One problem with this approach was articulated by a consultant we interviewed recently. He told us a story about a partner who brought in $80 million a year to one firm and was highly compensated for it. But his clients constantly asked for greater discounts and realization went down sharply. Meanwhile, the firm had to hire many more lawyers to do all this new work, which further increased costs and made the $80 million still less profitable to the firm.

People in other businesses also sometimes make the mistake of focusing on revenue alone. There’s an old joke about an entrepreneur who was looking for investors in a farm stand. He needed more capital to keep up with the demand for the watermelons he sold for $2. But he was buying them for $2.10 each, and losing $.10 on each and every one. When a potential investor asked how he would make a profit, the entrepreneur answered, “I’ll make it up on volume.”

The application of this fallacy to the legal profession was well-stated by the managing partner quoted at the start of this section, who went on to say:

I have a $10 million practice. But that could be a disaster for a firm, because it could cost them $11 million to get $10 million, but nobody ever talks about it that way. We need to get partners accommodated to the idea that we don’t really care what your revenue is, we care what your profit is.

Challenge #3 Focusing on profits per equity partner

When lawyers talk about profit, many think first and foremost about profits per equity partner, a figure publicized in the American Lawyer’s annual rankings of the top 200 firms. These figures are widely perceived as a sign of financial health and sometimes used to recruit laterals to higher profit firms.

There are many problems with these figures, not the least of which is that they are unaudited. A New Yorker article about the demise of Dewey LeBoeuf noted that the firm reported high profits per partner before it collapsed and explained that, “Members of the executive committee knew that [the profit figures they publicized] were not the numbers… that appeared in its audited financial statements. The submission was justified as a marketing effort.” 

Dewey was not the only firm to exaggerate. A 2011 ABA Journal article entitled “Are BigLaw Firms Inflating Partner Profits? Citigroup Unit Reportedly Finds Fudging” reported that, “More than half of the nation’s top 50 law firms could be overstating profits per partner to the American Lawyer magazine… An analysis by Citi Private Bank Law Firm Group reportedly found that 22 percent of the top 50 firms overstated profits per partner by more than 20 percent in 2010. Another 16 percent inflated partner profits by 10 to 20 percent, and 15 percent boosted partner profits by 5 percent to 10 percent.”

The widescale reliance on profits per equity partner is unfortunate and has led to many misunderstandings.
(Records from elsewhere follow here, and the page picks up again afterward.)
<file path="src/isot0_pkg.sv">
`default_nettype none
package isot0_pkg;

  typedef enum logic [1:0] {
    ACT_TICK  = 2'd0,
    ACT_TX    = 2'd1,
    ACT_RX    = 2'd2,
    ACT_SPARE = 2'd3
  } action_e;

  typedef enum logic [2:0] {
    REG_BIT_PERIOD     = 3'd0,
    REG_SAMPLE_FIRST   = 3'd1,
    REG_SAMPLE_SECOND  = 3'd2,
    REG_SAMPLE_THIRD   = 3'd3,
    REG_ERROR_CHECK    = 3'd4,
    REG_STOP_GUARD     = 3'd5,
    REG_ERROR_SIG_END  = 3'd6,
    REG_UNUSED         = 3'd7
  } reg_idx_e;

  localparam logic [7:0] TxPreload      = 8'd40;
  localparam logic [7:0] TxRetryPreload = 8'd22;

  localparam logic [7:0] RstBitPeriod   = 8'd46;
  localparam logic [7:0] RstSampleFirst = 8'd12;
  localparam logic [7:0] RstSampleSec   = 8'd23;
  localparam logic [7:0] RstSampleThird = 8'd34;
  localparam logic [7:0] RstErrorCheck  = 8'd93;
  localparam logic [7:0] RstStopGuard   = 8'd139;
  localparam logic [7:0] RstErrSigEnd   = 8'd162;

  typedef struct packed {
    logic [7:0] bit_period;
    logic [7:0] sample_first;
    logic [7:0] sample_second;
    logic [7:0] sample_third;
    logic [7:0] error_check_time;
    logic [7:0] stop_guard_time;
    logic [7:0] error_signal_end;
  } cfg_t;

  typedef struct packed {
    logic       drive_enable;
    logic       drive_level;
    logic       pullup_enable;
    logic [7:0] rx_data;
    logic       rx_valid;
    logic       tx_done;
    logic       retry_event;
    logic       busy_res;
  } res_t;

endpackage
`default_nettype wire

</file>
<file path="src/isot0_core.sv">
`default_nettype none
module isot0_core #(
  parameter int COUNTER_BITS = 8
) (
  input  wire logic                clk_i,
  input  wire logic                rst_ni,
  input  wire logic                step_i,
  input  wire logic [1:0]          action_i,
  input  wire logic [7:0]          tx_byte_i,
  input  wire logic                line_level_i,
  input  wire isot0_pkg::cfg_t     cfg_i,
  output      isot0_pkg::res_t     res_o
);
  import isot0_pkg::*;

  typedef enum logic [3:0] {
    PH_IDLE        = 4'd0,
    PH_TX_BIT      = 4'd1,
    PH_TX_RELEASE  = 4'd2,
    PH_TX_CHECK    = 4'd3,
    PH_TX_ERRWAIT  = 4'd4,
    PH_RX_START    = 4'd5,
    PH_RX_BITWAIT  = 4'd6,
    PH_RX_S1       = 4'd7,
    PH_RX_S2       = 4'd8,
    PH_RX_S3       = 4'd9,
    PH_RX_CHECK    = 4'd10,
    PH_RX_ERRDRIVE = 4'd11,
    PH_RX_GUARD    = 4'd12
  } phase_e;

  localparam int unsigned CW = COUNTER_BITS;

  phase_e          phase_q, phase_d;
  logic [CW-1:0]   tick_q, tick_d;
  logic [7:0]      shift_q, shift_d;
  logic [7:0]      saved_q, saved_d;
  logic [3:0]      bit_idx_q, bit_idx_d;
  logic            parity_q, parity_d;
  logic [1:0]      vote_q, vote_d;
  logic            start_low_q, start_low_d;
  logic            line_out_q, line_out_d;
  logic [7:0]      rx_hold_q, rx_hold_d;

  logic            reload;
  logic            rxv, txd, retry;
  logic            tx_bit;
  logic [1:0]      vote_sum;
  logic            vote_bit;
  logic            de;

  // all timing compares against the free counter, registers zero-extended
  logic ge_period, ge_s1, ge_s2, ge_s3, ge_check, ge_guard, ge_errend;
  assign ge_period = tick_q >= CW'(cfg_i.bit_period);
  assign ge_s1     = tick_q >= CW'(cfg_i.sample_first);
  assign ge_s2     = tick_q >= CW'(cfg_i.sample_second);
  assign ge_s3     = tick_q >= CW'(cfg_i.sample_third);
  assign ge_check  = tick_q >= CW'(cfg_i.error_check_time);
  assign ge_guard  = tick_q >= CW'(cfg_i.stop_guard_time);
  assign ge_errend = tick_q >= CW'(cfg_i.error_signal_end);

  assign vote_sum = vote_q + {1'b0, line_level_i};
  assign vote_bit = vote_sum[1];

  always_comb begin
    case (bit_idx_q)
      4'd0:    tx_bit = 1'b0;
      4'd1:    tx_bit = saved_q[0];
      4'd2:    tx_bit = saved_q[1];
      4'd3:    tx_bit = saved_q[2];
      4'd4:    tx_bit = saved_q[3];
      4'd5:    tx_bit = saved_q[4];
      4'd6:    tx_bit = saved_q[5];
      4'd7:    tx_bit = saved_q[6];
      4'd8:    tx_bit = saved_q[7];
      4'd9:    tx_bit = parity_q;
      default: tx_bit = 1'b1;
    endcase
  end

  always_comb begin
    phase_d     = phase_q;
    tick_d      = tick_q;
    shift_d     = shift_q;
    saved_d     = saved_q;
    bit_idx_d   = bit_idx_q;
    parity_d    = parity_q;
    vote_d      = vote_q;
    start_low_d = start_low_q;
    line_out_d  = line_out_q;
    rx_hold_d   = rx_hold_q;
    reload      = 1'b0;
    rxv         = 1'b0;
    txd         = 1'b0;
    retry       = 1'b0;

    case (phase_q)
      PH_IDLE: begin
        if (action_i == ACT_TX) begin
          saved_d    = tx_byte_i;
          phase_d    = PH_TX_BIT;
          tick_d     = CW'(TxPreload);
          bit_idx_d  = '0;
          parity_d   = 1'b0;
          line_out_d = 1'b1;
        end else if (action_i == ACT_RX) begin
          phase_d     = PH_RX_START;
          start_low_d = 1'b0;
          line_out_d  = 1'b1;
        end
        reload = 1'b1;
      end
      PH_TX_BIT: begin
        if (ge_period) begin
          line_out_d = tx_bit;
          if (bit_idx_q >= 4'd1 && bit_idx_q <= 4'd8) parity_d = parity_q ^ tx_bit;
          tick_d    = '0;
          reload    = 1'b1;
          bit_idx_d = bit_idx_q + 4'd1;
          if (bit_idx_d >= 4'd11) phase_d = PH_TX_RELEASE;
        end
      end
      PH_TX_RELEASE: begin
        if (ge_period) phase_d = PH_TX_CHECK;
      end
      PH_TX_CHECK: begin
        if (ge_check) begin
          if (!line_level_i) begin
            retry   = 1'b1;
            phase_d = PH_TX_ERRWAIT;
          end else begin
            txd     = 1'b1;
            phase_d = PH_IDLE;
            reload  = 1'b1;
          end
        end
      end
      PH_TX_ERRWAIT: begin
        // card released the line: resend with a longer lead-in
        if (line_level_i) begin
          phase_d    = PH_TX_BIT;
          tick_d     = CW'(TxRetryPreload);
          bit_idx_d  = '0;
          parity_d   = 1'b0;
          line_out_d = 1'b1;
          reload     = 1'b1;
        end
      end
      PH_RX_START: begin
        if (!line_level_i) begin
          if (start_low_q) begin
            tick_d    = '0;
            reload    = 1'b1;
            bit_idx_d = '0;
            shift_d   = '0;
            parity_d  = 1'b0;
            phase_d   = PH_RX_BITWAIT;
          end
          start_low_d = 1'b1;
        end else begin
          start_low_d = 1'b0;
        end
      end
      PH_RX_BITWAIT: begin
        if (ge_period) begin
          tick_d  = '0;
          reload  = 1'b1;
          vote_d  = '0;
          phase_d = PH_RX_S1;
        end
      end
      PH_RX_S1: begin
        if (ge_s1) begin
          vote_d  = {1'b0, line_level_i};
          phase_d = PH_RX_S2;
        end
      end
      PH_RX_S2: begin
        if (ge_s2) begin
          vote_d  = vote_sum;
          phase_d = PH_RX_S3;
        end
      end
      PH_RX_S3: begin
        if (ge_s3) begin
          vote_d   = vote_sum;
          parity_d = parity_q ^ vote_bit;
          if (bit_idx_q < 4'd8) begin
            shift_d   = {vote_bit, shift_q[7:1]};
            bit_idx_d = bit_idx_q + 4'd1;
            phase_d   = PH_RX_BITWAIT;
          end else begin
            phase_d = PH_RX_CHECK;
          end
        end
      end
      PH_RX_CHECK: begin
        if (ge_check) begin
          if (parity_q) begin
            retry      = 1'b1;
            line_out_d = 1'b0;
            phase_d    = PH_RX_ERRDRIVE;
          end else begin
            phase_d = PH_RX_GUARD;
          end
        end
      end
      PH_RX_ERRDRIVE: begin
        if (ge_errend) begin
          phase_d     = PH_RX_START;
          start_low_d = 1'b0;
          line_out_d  = 1'b1;
        end
      end
      PH_RX_GUARD: begin
        if (ge_guard) begin
          rx_hold_d = shift_q;
          rxv       = 1'b1;
          phase_d   = PH_IDLE;
          reload    = 1'b1;
        end
      end
      default: begin
        phase_d = PH_IDLE;
        reload  = 1'b1;
      end
    endcase

    // saturating count unless this beat reloaded the counter
    if (!reload && tick_q != '1) tick_d = tick_q + CW'(1);
  end

  assign de = (phase_d == PH_TX_BIT) || (phase_d == PH_TX_RELEASE) ||
              (phase_d == PH_RX_ERRDRIVE);

  always_comb begin
    res_o.drive_enable  = de;
    res_o.drive_level   = de & line_out_d;
    res_o.pullup_enable = (phase_d >= PH_RX_START) && (phase_d <= PH_RX_GUARD) &&
                          (phase_d != PH_RX_ERRDRIVE);
    res_o.rx_data       = rx_hold_d;
    res_o.rx_valid      = rxv;
    res_o.tx_done       = txd;
    res_o.retry_event   = retry;
    res_o.busy_res      = phase_d != PH_IDLE;
  end

  always_ff @(posedge clk_i or negedge rst_ni) begin
    if (!rst_ni) begin
      phase_q     <= PH_IDLE;
      tick_q      <= '0;
      shift_q     <= '0;
      saved_q     <= '0;
      bit_idx_q   <= '0;
      parity_q    <= 1'b0;
      vote_q      <= '0;
      start_low_q <= 1'b0;
      line_out_q  <= 1'b1;
      rx_hold_q   <= '0;
    end else if (step_i) begin
      phase_q     <= phase_d;
      tick_q      <= tick_d;
      shift_q     <= shift_d;
      saved_q     <= saved_d;
      bit_idx_q   <= bit_idx_d;
      parity_q    <= parity_d;
      vote_q      <= vote_d;
      start_low_q <= start_low_d;
      line_out_q  <= line_out_d;
      rx_hold_q   <= rx_hold_d;
    end
  end

endmodule
`default_nettype wire

</file>
<file path="src/iso7816_t0_char_transceiver.sv">
`default_nettype none
// channel | handshake                    | payload
// --------+------------------------------+------------------------------------------
// tick in | in_valid_i / in_stall_o      | action_i, tx_byte_i, line_level_i
// result  | out_valid_o / out_stall_i    | drive_enable_o .. busy_res_o
// config  | cfg_we_i                     | cfg_index_i, cfg_wdata_i
//
// one tick beat in, one result beat out; a beat is taken every cycle while in_stall_o is low
// the result appears in the cycle after its tick beat is taken, from the result register
// in_stall_o is high only while a result is held and the output is stalled
// reset returns the sequencer to idle and the timing registers to their defaults
module iso7816_t0_char_transceiver #(
  parameter int COUNTER_BITS = 8
) (
  input  wire logic       clk_i,
  input  wire logic       rst_ni,
  input  wire logic       in_valid_i,
  output      logic       in_stall_o,
  input  wire logic [1:0] action_i,
  input  wire logic [7:0] tx_byte_i,
  input  wire logic       line_level_i,
  output      logic       out_valid_o,
  input  wire logic       out_stall_i,
  output      logic       drive_enable_o,
  output      logic       drive_level_o,
  output      logic       pullup_enable_o,
  output      logic [7:0] rx_data_o,
  output      logic       rx_valid_o,
  output      logic       tx_done_o,
  output      logic       retry_event_o,
  output      logic       busy_res_o,
  input  wire logic       cfg_we_i,
  input  wire logic [2:0] cfg_index_i,
  input  wire logic [7:0] cfg_wdata_i
);
  import isot0_pkg::*;

  cfg_t cfg_q;
  res_t res_d, res_q;
  logic out_valid_q;
  logic accept;

  assign in_stall_o = out_valid_q & out_stall_i;
  assign accept     = in_valid_i & ~in_stall_o;

  isot0_core #(
    .COUNTER_BITS(COUNTER_BITS)
  ) u_core (
    .clk_i        (clk_i),
    .rst_ni       (rst_ni),
    .step_i       (accept),
    .action_i     (action_i),
    .tx_byte_i    (tx_byte_i),
    .line_level_i (line_level_i),
    .cfg_i        (cfg_q),
    .res_o        (res_d)
  );

  always_ff @(posedge clk_i or negedge rst_ni) begin
    if (!rst_ni) begin
      cfg_q.bit_period       <= RstBitPeriod;
      cfg_q.sample_first     <= RstSampleFirst;
      cfg_q.sample_second    <= RstSampleSec;
      cfg_q.sample_third     <= RstSampleThird;
      cfg_q.error_check_time <= RstErrorCheck;
      cfg_q.stop_guard_time  <= RstStopGuard;
      cfg_q.error_signal_end <= RstErrSigEnd;
    end else if (cfg_we_i) begin
      case (reg_idx_e'(cfg_index_i))
        REG_BIT_PERIOD:    cfg_q.bit_period       <= cfg_wdata_i;
        REG_SAMPLE_FIRST:  cfg_q.sample_first     <= cfg_wdata_i;
        REG_SAMPLE_SECOND: cfg_q.sample_second    <= cfg_wdata_i;
        REG_SAMPLE_THIRD:  cfg_q.sample_third     <= cfg_wdata_i;
        REG_ERROR_CHECK:   cfg_q.error_check_time <= cfg_wdata_i;
        REG_STOP_GUARD:    cfg_q.stop_guard_time  <= cfg_wdata_i;
        REG_ERROR_SIG_END: cfg_q.error_signal_end <= cfg_wdata_i;
        default: ;
      endcase
    end
  end

  always_ff @(posedge clk_i or negedge rst_ni) begin
    if (!rst_ni) begin
      out_valid_q <= 1'b0;
    end else if (accept) begin
      out_valid_q <= 1'b1;
    end else if (!out_stall_i) begin
      out_valid_q <= 1'b0;
    end
  end

  always_ff @(posedge clk_i) begin
    if (accept) res_q <= res_d;
  end

  assign out_valid_o     = out_valid_q;
  assign drive_enable_o  = res_q.drive_enable;
  assign drive_level_o   = res_q.drive_level;
  assign pullup_enable_o = res_q.pullup_enable;
  assign rx_data_o       = res_q.rx_data;
  assign rx_valid_o      = res_q.rx_valid;
  assign tx_done_o       = res_q.tx_done;
  assign retry_event_o   = res_q.retry_event;
  assign busy_res_o      = res_q.busy_res;

endmodule
`default_nettype wire

</file>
The dictionary definition of the term profit is, “Money that is made in a business… after all the costs and expenses are paid.” But, as I wrote in my book Legal Project Management, Pricing, and Alternative Fee Arrangements (p. 102):

Unfortunately, the term “partner profit” is not typically used this way in the legal profession. “Partner profit” usually refers to the amount of cash remaining to distribute to equity partners after all other expenses and non-partner salaries are paid. Partner salaries come out of the “partner profits” pool. In a large firm, if there were no partner profits, partners would be paid nothing for their work.

The American Lawyer figure might better be called “net revenue per equity partner,” because that’s what it is. The fact that the term profit is used continues to lead to much confusion among lawyers and their clients. For example, one managing partner in our study said:

As a partnership, everything we make above our cost is profit. I once had a lawyer who stood up and said, “How did we lose money this month?” I said, “We didn’t lose money, we just didn’t make as much money as we would have liked.” It’s very hard for a law firm to lose money, that is, be in a situation where you’re not paying your partners anything.

High profit per equity partner figures also lead to client resentment and some misguided negotiating. In my book, Legal Project Management, Pricing, and Alternative Fee Arrangements (p. 209), I described a billing approach to litigation proposed in an ACC Docket article in which the profits per equity partner would be withheld until the end of each case and treated as a “bonus depending on the total amount invested and the outcome of the litigation.” What the authors did not seem to realize is that they were proposing that the partners work essentially for free unless the client chose to award this “bonus.”

Even if the figure of profits per equity partner were not so misleading, it summarizes the total profits of the firm and does not allow management to answer one of the most important questions in a changing marketplace: Which matters, practices, partners, and offices make money and which don’t? In most businesses, companies analyze which product lines and groups are profitable, and they act on that information by fixing or discontinuing unprofitable products or people. The remaining three posts in this series will describe other approaches that law firms are using to answer that question.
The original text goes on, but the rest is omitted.